Hobson’s choice

For those unaware of the term Hobson's choice, it is used to imply you have a number of options when there is in fact only one choice.

Thinking of Thomas Hobson, we assume every charity risk register will contain the same identical risk – its reputation. This is because a charity’s ability to achieve its goals are so closely aligned with how it is perceived.  This can either affect its fundraising success, or the credibility with which it delivers its charitable purpose.

The mitigation is of course reputation management, a control that is conventionally seen as part of marketing and which has grown massively since advent of the world wide web and the availability of online material (regardless of whether it is right or wrong).

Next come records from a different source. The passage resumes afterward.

**config.mk**
```make
export PLATFORM = sky130hd
export DESIGN_NAME = mm_skew_feeder
export DESIGN_NICKNAME = d
export VERILOG_FILES = /design/src/rtl/mm_types_pkg.sv /design/src/rtl/mm_skew_feeder.sv
export SDC_FILE = /design/constraint.sdc
export NUM_CORES = 1
export LEC_CHECK = 0
export BUFFER_PORTS_ARGS = -buffer_cell sky130_fd_sc_hd__buf_2
export CAP_MARGIN = 20
export CORE_MARGIN = 3
export CORE_UTILIZATION = 45
export CTS_BUF_LIST = sky130_fd_sc_hd__clkbuf_16
export DETAILED_ROUTE_END_ITERATION = 16
export GPL_ROUTABILITY_DRIVEN = 0
export PLACE_DENSITY = 0.86
export SLEW_MARGIN = 10
export SYNTH_ARGS = -nofsm -noshare
export SYNTH_HDL_FRONTEND = slang
export SYNTH_SLANG_ARGS = --single-unit
```
**constraint.sdc**
```tcl
create_clock -name clk -period 2.02 [get_ports clk]
set_input_delay 0.101 -clock clk [delete_from_list [all_inputs] [get_ports clk]]
set_output_delay 0.101 -clock clk [all_outputs]
set_load 0.02 [all_outputs]
```
**src/rtl/mm_types_pkg.sv**
```systemverilog
package mm_types_pkg;

  // Datapath sizing
  localparam int DATA_W    = 16;
  localparam int ARRAY_N   = 4;
  // 32-bit products plus 4 bits of headroom for 16 terms
  localparam int ACC_W     = 36;
  localparam int MEM_DEPTH = 16;
  localparam int ADDR_W    = $clog2(MEM_DEPTH);
  localparam int KLEN_W    = 5;

  // One matrix element
  typedef logic [DATA_W-1:0] lane_t;

  // One memory word, lane 0 sits in the low bits
  typedef struct packed {
    lane_t [ARRAY_N-1:0] lane;
  } row_word_t;

  // Per-lane write enables
  typedef logic [ARRAY_N-1:0] lane_mask_t;

  // Run sequencer states
  typedef enum logic [2:0] {
    IDLE,
    FEED,
    DRAIN,
    WRITE_BACK,
    DONE
  } seq_state_t;

endpackage
```
**src/rtl/mm_skew_feeder.sv**
```systemverilog
`timescale 1ns/100ps

module mm_skew_feeder
  import mm_types_pkg::*;
#(
  parameter int ARRAY_N = mm_types_pkg::ARRAY_N
) (
  input  logic      clk,
  input  logic      reset,
  input  logic      op_valid,
  input  row_word_t a_word,
  input  row_word_t b_word,
  output row_word_t a_edge,
  output row_word_t b_edge
);

  // Bit 0 lines up with RAM data, bit i with lane i
  logic [ARRAY_N-1:0] valid_pipe;

  always_ff @(posedge clk) begin
    if (reset) begin
      valid_pipe <= '0;
    end else begin
      valid_pipe <= {valid_pipe[ARRAY_N-2:0], op_valid};
    end
  end

  for (genvar i = 0; i < ARRAY_N; i++) begin : g_lane
    if (i == 0) begin : g_direct
      assign a_edge.lane[i] = valid_pipe[i] ? a_word.lane[i] : '0;
      assign b_edge.lane[i] = valid_pipe[i] ? b_word.lane[i] : '0;
    end else begin : g_delay
      lane_t a_line [i];
      lane_t b_line [i];

      // Lane i waits i cycles
      always_ff @(posedge clk) begin
        a_line[0] <= a_word.lane[i];
        b_line[0] <= b_word.lane[i];
        for (int s = 1; s < i; s++) begin
          a_line[s] <= a_line[s-1];
          b_line[s] <= b_line[s-1];
        end
      end

      assign a_edge.lane[i] = valid_pipe[i] ? a_line[i-1] : '0;
      assign b_edge.lane[i] = valid_pipe[i] ? b_line[i-1] : '0;
    end
  end

endmodule

```
======== Yosys cells after proc, flatten, opt, wreduce, memory -nomap -nowiden ========
Memories as Yosys holds them, arrays and structs flattened.
Index checks and enable logic that the tools add are counted.
cells by class
  multiplexer cells ....................... 8
operator list
  kind     count
  $mux 16  8
word-level totals
  bits in registers ....................... 4
  RAM bits ................................ 192
  input port bits ......................... 131
  logic and storage cells ................. 15
  memories kept ........................... 6
memory list
  name                      words  width  rd ports  clocked after memory_dff  write ports  RTL line              source
  g_lane[3].g_delay.a_line  3      16     3         0                         3            mm_skew_feeder.sv:33  lane_t a_line [i];
  g_lane[3].g_delay.b_line  3      16     3         0                         3            mm_skew_feeder.sv:34  lane_t b_line [i];
  g_lane[2].g_delay.a_line  2      16     2         0                         2            mm_skew_feeder.sv:33
  g_lane[2].g_delay.b_line  2      16     2         0                         2            mm_skew_feeder.sv:34
  g_lane[1].g_delay.a_line  1      16     1         0                         1            mm_skew_feeder.sv:33
  g_lane[1].g_delay.b_line  1      16     1         0                         1            mm_skew_feeder.sv:34

======== Logic depth before layout (Yosys ltp) ========
Gate-level depths: netlist of the first run.
  word-level depth ........................ 1
  depth in mapped cells ................... 2
  gate-level depth less buffers ........... 1

======== Least setup slack after synthesis of the first run ========
Ideal clock, no wire load.
  path kind ............................... flip-flop to output port
  start point ............................. register valid_pipe[2]
  end point ............................... output a_edge[32] (netlist bit)
  arrival ................................. 0.746 ns
  required time ........................... 1.919 ns
  slack ................................... 1.173 ns
  cell stages (with the launch flop) ...... 3
  buffers on the path ..................... 1
  path through ............................ dfxtp_1 clkbuf_2 and2_1
RTL lines
  element                   RTL line              source
  start: declaration        mm_skew_feeder.sv:18  logic [ARRAY_N-1:0] valid_pipe;
  start signal: assignment  mm_skew_feeder.sv:24  valid_pipe <= {valid_pipe[ARRAY_N-2:0], op_valid};
  end: declaration          mm_skew_feeder.sv:13  output row_word_t a_edge,

==> out/summary.txt, run 1 <==
sequential share of power - 53.0%
pin count of the biggest net entering global routing - 34
Die W - 109.4 um
final hold vios - 0
vias in the first global route - 3886
Seq cells post-synth - 196
P&R area growth vs syn - 61.99%
sw frac - 21.88%
power share of the combinational group - 6.0%
Min-Delay Path Class - input pin to flip-flop
Post-synth EDFFs - 0
mapped cell area - 0.004810 sq mm
setup violators final - 0
Internal Power - 6.091 mW
Worst Clk Skew - 0.01009 ns
top post-synthesis cells by count - 196 x dfxtp_1, 128 x and2_1, 12 x clkbuf_2, 4 x nor2b_1
fillers - 643
Worst setup SP type - flip-flop
worst path arrival time - 1.65 ns
Final Max Tran Viols - 0
Post-route DRC - 0
Ys Warns - 0
I/O Pins - 259
Synth Flop Type - dfxtp_1
Max Freq - 570.6 MHz
Hold EP - g_lane[2].g_delay.b_line[0][11]
placed inst area - 0.006226 sq mm
die area - 0.01196 sq mm
Worst setup EP type - output pin
most common cell in the netlist - dfxtp_1
Synth area leaders - dfxtp_1 82%, and2_1 17%, clkbuf_2 1.2%
fin area - 0.007791 sq mm
total CTS buffers - 17
hold_sp - b_word[43]
WL/cell - 15.25 um
setup TNS - 0 ns
Post-CTS Setup Inserts - 0
antenna violations before repair - 3
sequential area share after synthesis - 81.58%
Rel. slew slack - 47.76%
Worst-path clk slew - 0.07 ns
Reg2Reg Depth - 1
GR Overflow Total - 0
total track usage - 22.26%
Die Y - 109.4 um
CP Class - flip-flop to output pin
CTS root buf - clkbuf_16
fin cells - 856
synthesized netlist cell count - 340
worst skew pair latency - 0.41 ns
first-pass GRT wire length - 19480 um
CTS HTree Levels - 4
RR Endpoint - valid_pipe[2]
unrepaired setup endpoints after global routing - false
Lkg Pwr - 3.950 nW
Distinct cells, synth - 4
status - finished, final reports clean
CP required - 1.92 ns
total wire length - 13050 um
CTS sink cnt - 196
CORE AREA - 0.01037 sq mm
share of the synthesized area in the top cell type - 81.58%
CTS tree - done
share of cells above drive strength 1 - 40.11%
Cells after DPL - 724
syn_nets - 471
vias - 3597
NetSw - 1.706 mW
drt first pass iters - 3
Port Buf Inserts - 258
VDD IR max - 0.7780 mV
Max-Cap Viols - 0
Crit Path Max Fanout - 33
Least-Margin Pin Slew - 0.7825 ns
r2r setup slk - 0.91 ns
Clock power frac - 41.0%
FP Rows - 37
initial core utilization - 46.38%
clock buffer depth - 2
worst reg2reg startpoint - valid_pipe[1]
Hold Path Depth - 2
Post-Syn Area per Cell - 14.15 sq um
Nets - 836
min Tclk post-route - 1.752 ns
DR iter-0 viols - 134
routed vias/inst - 4.202
Final ANT Viol Nets - 0
P per Cell Area - 1001 mW/mm^2
Synth area leader - dfxtp_1
Final period util - 86.76%
fraction of registers with async set/reset - 0%
## metal layers
metal	global-route usage [%]	share of wire, %	up-vias
li1	-	-	1762
met1	20.08	32	1625
met2	43.42	57	176
met3	7.164	7.6	34
met4	11.49	3.1	0
met5	0	0	-
## cell usage in the layout (no fill, tap or decap)
master	n
nor2b_1	4
and2_1	128
buf_2	258
clkinv_4	2
inv_1	1
clkinv_8	2
dlygate4sd3_1	98
clkinv_1	3
buf_4	2
inv_6	1
diode_2	2
dfxtp_1	196
bufinv_16	1
clkbuf_16	17
inv_8	4
clkinv_2	1
## cells by family after synthesis
family        Yosys count  synth area share [%]
buf+inv                12                 1.249
flops                 196                 81.58
simple gates          132                 17.17
## stage by stage
step	total power, mW	utilization, %	setup WS (ns)	hold slack [ns]
floorplan	4.318	-	1.173	0.1287
global placement	4.502	60.04	0.8133	0.2030
detailed placement	4.523	60.04	0.7330	0.2046
CTS	7.859	75.08	0.2849	0.2972
global route	8.085	75.13	0.1061	0.3149
finish	7.797	75.13	0.2675	0.3216
## repair_timing
item                       CTS  global route
hold buffers                98             0
setup endpoints to repair    0             0
hold endpoints to repair   100             0
resized for setup            0             0
## flip-flops by register name, summed over array words and instances, names as in the netlist
name                   cells
g_lane.g_delay.a_line     96
valid_pipe                 4
g_lane.g_delay.b_line     96
## final cells by class
type / instances / area, sq um / share of cell area, %
sequential: 196 / 3924 / 50.36
timing repair buffer: 358 / 2287 / 29.36
multi-input combinational: 132 / 825.8 / 10.60
clock buffer: 17 / 425.4 / 5.460
tap: 136 / 170.2 / 2.184
clock inverter: 15 / 153.9 / 1.975
antenna: 2 / 5.005 / 0.06424
## worst max path at each step
stage                        from          to  slack (ns)  cells after the start
global route        valid_pipe[1]  b_edge[31]        0.11                      2
CTS                 valid_pipe[1]  b_edge[19]        0.28                      2
finish              valid_pipe[1]  a_edge[28]        0.27                      2
global placement    valid_pipe[1]  b_edge[20]        0.81                      2
floorplan           valid_pipe[2]  a_edge[32]        1.17                      2
detailed placement  valid_pipe[1]  b_edge[19]        0.73                      2
## critical path, cell delays in order (launching register included)
cell and delay, ns:
dfxtp_1 0.83, and2_1 0.25, buf_2 0.17
## power groups by stage
stage | registers (mW) | clock network (mW) | logic, mW
after floorplan | 4.18 | 0 | 0.134
after global placement | 4.20 | 0 | 0.301
after detailed placement | 4.22 | 0 | 0.308
after CTS | 4.13 | 3.27 | 0.458
after global routing | 4.15 | 3.43 | 0.506
final | 4.13 | 3.20 | 0.469
Power figures use the tool's default switching activity.
==> inputs of run 2 (changes only) <==
ABC_AREA = 1   (was not set)
CORE_UTILIZATION = 47   (was 45)
PLACE_DENSITY = 0.88   (was 0.86)
==> run 2 against run 1 <==
  * Sequential share of layout area down 1.4 points
  * Clock-buffer cell count did not move
  * Clock power rose by 6%
  * Synthesized cell count up 40%
  * Power rose by 2.6%
  * Area after synthesis grew 5.5%
  * Design area rose by 2.8%
  * Non-clock buffer count grew 2
  * Sequential cell count is the same
  * Setup slack better by 0.22 ns
  * Largest cell class unchanged
==> out/summary.txt, run 2 <==
Synth Flop Type - dfxtp_1
syn_nets - 606 (+29%)
Post-route DRC - 0 (unchanged)
FP Rows - 37 (unchanged)
Post-Syn Area per Cell - 10.68 sq um (-25%)
P&R area growth vs syn - 57.97%
unrepaired setup endpoints after global routing - false
hold buffers post-CTS - 98 (unchanged)
most common cell in the netlist - dfxtp_1
P per Cell Area - 998.7 mW/mm^2 (-0.20%)
Max Freq - 651.4 MHz (+14%)
Top Registers - g_lane.g_delay.a_line (96), g_lane.g_delay.b_line (96), valid_pipe (4)
Worst setup EP type - output pin
CORE AREA - 0.01042 sq mm (+0.45%)
CTS HTree Levels - 4 (unchanged)
Rel. slew slack - 77.83% (+30 points)
share of the synthesized area in the top cell type - 77.36% (-4.2 points)
vias in the first global route - 4064 (+4.6%)
setup TNS - 0 ns (unchanged)
top post-synthesis cells by count - 196 x dfxtp_1, 132 x inv_1, 128 x nand2_1, 12 x buf_6, 4 x nor2_1
worst path arrival time - 1.43 ns (-0.22 ns)
Final Max Tran Viols - 0 (unchanged)
CP Class - flip-flop to output pin
Lkg Pwr - 4.947 nW (+25%)
met2 WL - 7613 um (+2.1%)
Ys Warns - 0 (unchanged)
Crit Path Max Fanout - 32 (-3.0%)
initial core utilization - 48.70% (+2.3 points)
Max-Cap Viols - 0 (unchanged)
metal3 WL - 1071 um (+7.9%)
synthesized netlist cell count - 475 (+40%)
post-cts gate resize count - 0 (unchanged)
GR Overflow Total - 0 (unchanged)
clock buffer depth - 2 (unchanged)
first-pass GRT wire length - 19090 um (-2.0%)
CTS tree - done
Min-Delay Path Class - input pin to flip-flop
most frequent cells in the layout - 258 x buf_2, 196 x dfxtp_1, 132 x inv_1, 128 x nand2_1, 98 x dlygate4sd3_1
status - finished, final reports clean
WL/cell - 13.48 um (-12%)
min Tclk post-route - 1.535 ns (-0.2173 ns)
Worst-path clk slew - 0.08 ns (about the same)
M1 WL - 4323 um (+3.1%)
Post-synth EDFFs - 0 (unchanged)
VDD IR max - 0.9032 mV (+16%)
Least-Margin Pin Slew - 0.3326 ns (-0.4499 ns)
Seq cells post-synth - 196 (unchanged)
setup violators final - 0 (unchanged)
vias - 4013 (+12%)
pin count of the biggest net entering global routing - 34 (unchanged)
drt first pass iters - 4 (+1)
Nets - 970 (+16%)
Distinct cells, synth - 6 (+2)
r2r setup slk - 1.17 ns (+0.26 ns)
I/O Pins - 259 (unchanged)
Die W - 109.9 um (+0.46%)
CP required - 1.92 ns (about the same)
worst hold slack - 0.3125 ns (-0.009102 ns)
DR iter-0 viols - 142 (+6.0%)
Synth area leader - dfxtp_1
highest routed layer - met4
Port Buf Inserts - 258 (unchanged)
total CTS buffers - 17 (unchanged)
share of cells above drive strength 1 - 34.51% (-5.6 points)
final hold vios - 0 (unchanged)
Worst Clk Skew - 0.009261 ns (-0.0008277 ns)
total track usage - 21.42% (-0.84 points)
fraction of registers with async set/reset - 0% (unchanged)
routed vias/inst - 4.054 (-3.5%)
mapped cell area - 0.005072 sq mm (+5.5%)
Worst setup SP type - flip-flop
Synth area leaders - dfxtp_1 77%, inv_1 9.8%, nand2_1 9.5%
CTS root buf - clkbuf_16
Die Y - 109.9 um (+0.46%)
DPL Wire Length - 8115 um
commonest non-fill, non-tap cell in the layout - buf_2
total wire length - 13340 um (+2.2%)
worst skew pair latency - 0.41 ns (about the same)
Final ANT Viol Nets - 0 (unchanged)
Post-CTS Setup Inserts - 0 (unchanged)
antenna violations before repair - 2 (-1)
die area - 0.01207 sq mm (+0.93%)
CTS sink cnt - 196 (unchanged)
Final period util - 76.00% (-11 points)
sequential area share after synthesis - 77.36% (-4.2 points)
-- run 2: changes by cell type after synthesis --
cell	delta
buf_6	+12
nor2b_1	-4
buf_4	+3
nor2_1	+4
clkbuf_2	-12
nand2_1	+128
inv_1	+132
and2_1	-128
-- run 2: path summary, 6_finish.rpt --
check | depth (start not counted) | from | endpoint
worst max-delay path | 4 | valid_pipe[1] | a_edge[30]
worst min-delay path | 2 | b_word[27] | g_lane[1].g_delay.b_line[0][11]
worst max register to register | 3 | valid_pipe[0] | valid_pipe[1]
worst min register to register | 0 | g_lane[3].g_delay.b_line[0][9] | g_lane[3].g_delay.b_line[0][25]
-- run 2: final cells by class --
type | instances | area (sq um)
antenna | 2 | 5.005
clock buffer | 17 | 425.4
clock inverter | 15 | 195.2
fill | 625 | 2404
inverter | 132 | 495.5
multi-input combinational | 132 | 495.5
sequential | 196 | 3924
tap | 136 | 170.2
timing repair buffer | 360 | 2302
-- run 2: per-stage QoR --
stage	power, mW	cells	utilization (%)	area, sq um	setup WS, ns
5_1_grt	8.266	990	76.92	8013	0.3835
2_1_floorplan	4.348	475	-	5072	1.191
4_1_cts	8.027	988	76.88	8008	0.4711
3_5_place_dp	4.544	858	61.50	6406	0.9352
3_3_place_gp	4.518	858	61.50	6406	0.9960
6_report	8.002	990	76.92	8013	0.4848
-- run 2: power breakdown --
group	internal, mW	switching (mW)	leakage [nW]	total (mW)
clock	1.72	1.67	0.301	3.38
sequential	4.07	0.0579	1.65	4.13
combinational	0.272	0.222	2.99	0.493
-- run 2: layer usage --
layer  track usage, %  up-vias
li1                 -     2025
met1            18.25     1777
met2            43.89      181
met3            6.929       30
met4            8.994        0
met5                0        -
-- run 2: cells by family after synthesis --
logic type	synth area share, %
buf+inv	12.88
flops	77.36
simple gates	9.768
-- run 2: worst max-delay path, cell delays in order (launching register included) --
cell and delay [ns]:
dfxtp_1 0.33, buf_4 0.30, nand2_1 0.13, inv_1 0.10
buf_2 0.17
==> inputs of run 3 (changes only) <==
ABC_AREA = 0   (was 1)
CORE_UTILIZATION = 43   (was 47)
PLACE_DENSITY = 0.83   (was 0.88)
clock period = 1.6 ns   (was 2.02 ns; I/O delays follow)
==> run 3 against run 2 <==
  * Power is 22% higher
  * Non-clock buffer count unchanged
  * Die area up 3.4%
  * Highest routed layer unchanged
  * Design area is 2.7% lower
  * Wire length shrank 5.7%
  * Critical path type unchanged
  * Setup slack lost 0.38 ns
  * Sequential cell count unchanged
==> out/summary.txt, run 3 (synthesis results as in run 1) <==
status - finished, final reports clean
GR Overflow Total - 0 (unchanged)
unrepaired setup endpoints after global routing - false
Crit Path Max Fanout - 18 (-44%)
Worst setup EP type - output pin
Worst setup SP type - flip-flop
worst skew pair latency - 0.41 ns (about the same)
Worst-path clk slew - 0.07 ns (about the same)
final hold vios - 0 (unchanged)
Least-Margin Pin Slew - 0.2516 ns (-0.08103 ns)
drt first pass iters - 4 (unchanged)
Post-route DRC - 0 (unchanged)
Rel. slew slack - 83.23% (+5.4 points)
total CTS buffers - 17 (unchanged)
area of the multi-input gates - 825.8 sq um (+67%)
Hold Path Depth - 2 (unchanged)
Reg2Reg Depth - 2 (-1)
vias - 3581 (-11%)
DR iter-0 viols - 92 (-35%)
P&R area growth vs syn - 62.02%
Max Freq - 668.6 MHz
first-pass GRT wire length - 19940 um (+4.4%)
routed vias/inst - 4.183 (+3.2%)
Max-Cap Viols - 0 (unchanged)
CP required - 1.52 ns (-0.40 ns)
crit path buf inv count - 2 (-1)
FP Rows - 37 (unchanged)
worst hold slack - 0.2988 ns (-0.01370 ns)
fin util - 73.50% (-3.4 points)
setup violators final - 0 (unchanged)
CTS HTree Levels - 4 (unchanged)
WL/cell - 14.70 um (+9.1%)
total track usage - 20.74% (-0.69 points)
most frequent cells in the layout - 258 x buf_2, 195 x dfxtp_1, 128 x and2_1, 98 x dlygate4sd3_1, 17 x clkbuf_16
CP Class - flip-flop to output pin
Max stage delay on crit path - 0.44 ns (+0.11 ns)
total wire length - 12580 um (-5.7%)
Cells after DPL - 726 (-15%)
antenna violations before repair - 0 (-2)
pin count of the biggest net entering global routing - 34 (unchanged)
Lkg Pwr - 3.948 nW (-20%)
worst path arrival time - 1.42 ns (about the same)
Min-Delay Path Class - input pin to flip-flop
Port Buf Inserts - 258 (unchanged)
CORE AREA - 0.01060 sq mm (+1.8%)
min Tclk post-route - 1.496 ns
CP cell instances - buf_4 > and2_1 > buf_2
vias in the first global route - 4006 (-1.4%)
commonest non-fill, non-tap cell in the layout - buf_2
Final period util - 93.48%
fillers - 663 (+6.1%)
P per Cell Area - 1251 mW/mm^2 (+25%)
setup TNS - 0 ns (unchanged)
Final Max Tran Viols - 0 (unchanged)
initial core utilization - 45.37% (-3.3 points)
DPL Wire Length - 8016 um (-1.2%)
share of cells above drive strength 1 - 40.97% (+6.5 points)
CTS tree - done
Final ANT Viol Nets - 0 (unchanged)
fin area - 0.007792 sq mm (-2.7%)
CTS sink cnt - 196 (unchanged)
CTS root buf - clkbuf_16
Slowest-stage cell, CP - dfxtp_2
I/O Pins - 259 (unchanged)
clock buffer depth - 2 (unchanged)
diode count - 0 (-2)
Die W - 111.8 um (+1.7%)
Worst Clk Skew - 0.008606 ns (-0.0006555 ns)
VDD IR max - 0.8754 mV (-3.1%)
Reg area - 0.003925 sq mm (about the same)
die area - 0.01249 sq mm (+3.4%)
family with the most delay on the worst path - flip-flops
Nets - 838 (-14%)
placed inst area - 0.006241 sq mm (-2.6%)
number of cells on the critical path - 3 (-1)
Die Y - 111.8 um (+1.7%)
fin cells - 856 (-14%)
Top Registers - g_lane.g_delay.a_line (96), g_lane.g_delay.b_line (96), valid_pipe (4)
==> run 3: area by class of cell <==
class	count	share of cell area (%)
clock inverter	15	1.847
timing repair buffer	360	29.54
multi-input combinational	132	10.60
tap	136	2.184
sequential	196	50.37
clock buffer	17	5.459
==> run 3: path summary, 6_finish.rpt <==
| kind | endpoint | slack, ns | startpoint |
|---|---|---|---|
| worst max-delay path | b_edge[18] | 0.10 | valid_pipe[1] |
| worst min-delay path | g_lane[2].g_delay.a_line[0][13] | 0.30 | a_word[45] |
| worst max register to register | valid_pipe[3] | 0.78 | valid_pipe[2] |
| worst min register to register | g_lane[3].g_delay.a_line[0][39] | 0.32 | g_lane[3].g_delay.a_line[0][23] |
==> run 3: metrics by stage <==
step	worst slack (ns)	total power, mW
after global routing	0.02648	10.11
after CTS	0.09576	9.825
after global placement	0.4968	5.688
after detailed placement	0.4146	5.711
after floorplan	0.7742	5.452
final	0.1043	9.746
==> run 3: timing repair <==
item                                    in CTS  in global routing
endpoints found under the setup margin      18                  0
hold buffers                                98                  0
gates resized for setup                      1                  0
endpoints found under the hold margin      100                  0
buffers inserted                             0                  0
==> run 3: power by group <==
part,internal (mW),total [mW],switching [mW]
clock network,2.06,3.94,1.88
logic,0.354,0.602,0.247
registers,5.14,5.20,0.0638
total,7.55,9.75,2.20
==> run 3: routing by layer <==
metal / vias to the layer above / track usage (%) / part of all wire, %
li1: 1762 / - / -
met1: 1608 / 17.72 / 32
met2: 172 / 42.25 / 58
met3: 39 / 5.326 / 6.6
met4: 0 / 11.44 / 3.7
met5: - / 0 / 0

The discipline of reputation management exists to limit the damage when something goes wrong, and this is usually done in one of two ways: acknowledging the failure head-on and dealing honestly with the consequences, regardless of the pain, or covering it up in an attempt to ‘manage the risk’ and protect the valuable reputation.

The greatest scandals in the public sphere have all arise from the latter - a web of half truths in to which the organisation has become ever more entangled. That looks like the story and Mr Bates vs the Post Office, and beyond that, so many medical and other scandals.

And if you take it on the chin, it doesn’t always turn out for the worst. An old apocryphal story tells of a well known national charity that was swindled into investing £2m into some bonds that turned out to be fraudulent. Once they knew, they confessed to their public and apologised, but to their great surprise received twice as much back from their donors as they had lost, entirely out of sympathy, and then the police recovered the original £2m investment too.

So although reputation is one of a charity’s most valuable assets, it will never be as valuable as a charity’s integrity. Hobson’s choice was one between two false alternatives: there was only one course to follow; there was never a choice.